◆ **WORK REQUIRED**
Lift out, unaltered, the lines of the material below between the line holding "pos_next.hcount = pos.hcount + 1'b1;" and the line holding "(pos_next.vcount < V_SYNC_END);", counting both.

◆ **RECORD SET**
==> config.mk <==
export PLATFORM = sky130hd
export DESIGN_NAME = button_debounce
export DESIGN_NICKNAME = d
export VERILOG_FILES = /design/src/button_debounce.sv
export SDC_FILE = /design/constraint.sdc
export NUM_CORES = 1
export LEC_CHECK = 0
export ABC_AREA = 1
export BUFFER_PORTS_ARGS = -buffer_cell sky130_fd_sc_hd__buf_2
export CORE_MARGIN = 2
export CORE_UTILIZATION = 35
export CTS_BUF_LIST = sky130_fd_sc_hd__clkbuf_8
export CTS_CLUSTER_SIZE = 10
export DETAILED_ROUTE_END_ITERATION = 8
export PLACE_DENSITY_LB_ADDON = 0.1
export SETUP_SLACK_MARGIN = 0.15
export SLEW_MARGIN = 10
export SYNTH_ARGS = -nofsm -noshare
export SYNTH_HDL_FRONTEND = slang
export SYNTH_SLANG_ARGS = --single-unit
==> constraint.sdc <==
create_clock -name vclock -period 1.75 [get_ports vclock]
set_input_delay 0.0875 -clock vclock [delete_from_list [all_inputs] [get_ports vclock]]
set_output_delay 0.0875 -clock vclock [all_outputs]
set_load 0.05 [all_outputs]
==> src/video_timing_pkg.sv <==
////////////////////////////////////////////////////////////
// xvga timing definitions
// 1024x768 at 60 Hz, counter types and the sync bundle
////////////////////////////////////////////////////////////
`default_nettype none

package video_timing_pkg;

   // counter widths cover the full line and frame totals
   typedef logic [10:0] h_count_t;
   typedef logic [9:0]  v_count_t;

   typedef struct packed {
      h_count_t hcount;
      v_count_t vcount;
   } video_pos_t;

   // hsync and vsync are active low, blank is active high
   typedef struct packed {
      logic hsync;
      logic vsync;
      logic blank;
   } video_sync_t;

   // horizontal, in pixels
   localparam h_count_t H_ACTIVE     = 11'd1024;
   localparam h_count_t H_SYNC_START = 11'd1048;
   localparam h_count_t H_SYNC_END   = 11'd1184;
   localparam h_count_t H_TOTAL      = 11'd1344;

   // vertical, in lines
   localparam v_count_t V_ACTIVE     = 10'd768;
   localparam v_count_t V_SYNC_START = 10'd777;
   localparam v_count_t V_SYNC_END   = 10'd783;
   localparam v_count_t V_TOTAL      = 10'd806;

   // state of the sync lines at position 0,0 and during reset
   localparam video_sync_t SYNC_IDLE = '{hsync: 1'b1, vsync: 1'b1, blank: 1'b0};

endpackage

`default_nettype wire
==> src/xvga_timing.sv <==
////////////////////////////////////////////////////////////
// xvga timing generator
// pixel position counters with registered sync and blank
////////////////////////////////////////////////////////////
`timescale 1ns/1ps
`default_nettype none

module xvga_timing (
   input  wire                           vclock,
   input  wire                           reset,
   output video_timing_pkg::video_pos_t  pos,
   output video_timing_pkg::video_sync_t sync
);
   import video_timing_pkg::*;

   video_pos_t pos_next;
   logic       line_end;
   logic       frame_end;
   logic       hsync_zone;
   logic       vsync_zone;
   logic       blank_zone;

   ////////////////////////////////////////////////////////////
   // next position
   ////////////////////////////////////////////////////////////

   always_comb begin
      line_end  = (pos.hcount == H_TOTAL - 1'b1);
      frame_end = line_end && (pos.vcount == V_TOTAL - 1'b1);

      // horizontal wraps every line
      if (line_end) begin
         pos_next.hcount = '0;
      end else begin
         pos_next.hcount = pos.hcount + 1'b1;
      end

      // vertical steps only at the end of a line
      if (frame_end) begin
         pos_next.vcount = '0;
      end else if (line_end) begin
         pos_next.vcount = pos.vcount + 1'b1;
      end else begin
         pos_next.vcount = pos.vcount;
      end
   end

   ////////////////////////////////////////////////////////////
   // sync and blank
   ////////////////////////////////////////////////////////////

   // compares run on the next position so the registered
   // sync belongs to the same cycle as pos
   assign hsync_zone = (pos_next.hcount >= H_SYNC_START) &&
                       (pos_next.hcount < H_SYNC_END);
   assign vsync_zone = (pos_next.vcount >= V_SYNC_START) &&
                       (pos_next.vcount < V_SYNC_END);
   assign blank_zone = (pos_next.hcount >= H_ACTIVE) ||
                       (pos_next.vcount >= V_ACTIVE);

   always_ff @(posedge vclock) begin
      if (reset) begin
         pos  <= '0;
         sync <= SYNC_IDLE;
      end else begin
         pos        <= pos_next;
         sync.hsync <= !hsync_zone;
         sync.vsync <= !vsync_zone;
         sync.blank <= blank_zone;
      end
   end

   // the line counter wraps before it can reach the line total
   a_hcount_range: assert property (@(posedge vclock) disable iff (reset)
      pos.hcount < H_TOTAL);

endmodule

`default_nettype wire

◆ **ANSWER BOX**
         pos_next.hcount = pos.hcount + 1'b1;
      end

      // vertical steps only at the end of a line
      if (frame_end) begin
         pos_next.vcount = '0;
      end else if (line_end) begin
         pos_next.vcount = pos.vcount + 1'b1;
      end else begin
         pos_next.vcount = pos.vcount;
      end
   end

   ////////////////////////////////////////////////////////////
   // sync and blank
   ////////////////////////////////////////////////////////////

   // compares run on the next position so the registered
   // sync belongs to the same cycle as pos
   assign hsync_zone = (pos_next.hcount >= H_SYNC_START) &&
                       (pos_next.hcount < H_SYNC_END);
   assign vsync_zone = (pos_next.vcount >= V_SYNC_START) &&
                       (pos_next.vcount < V_SYNC_END);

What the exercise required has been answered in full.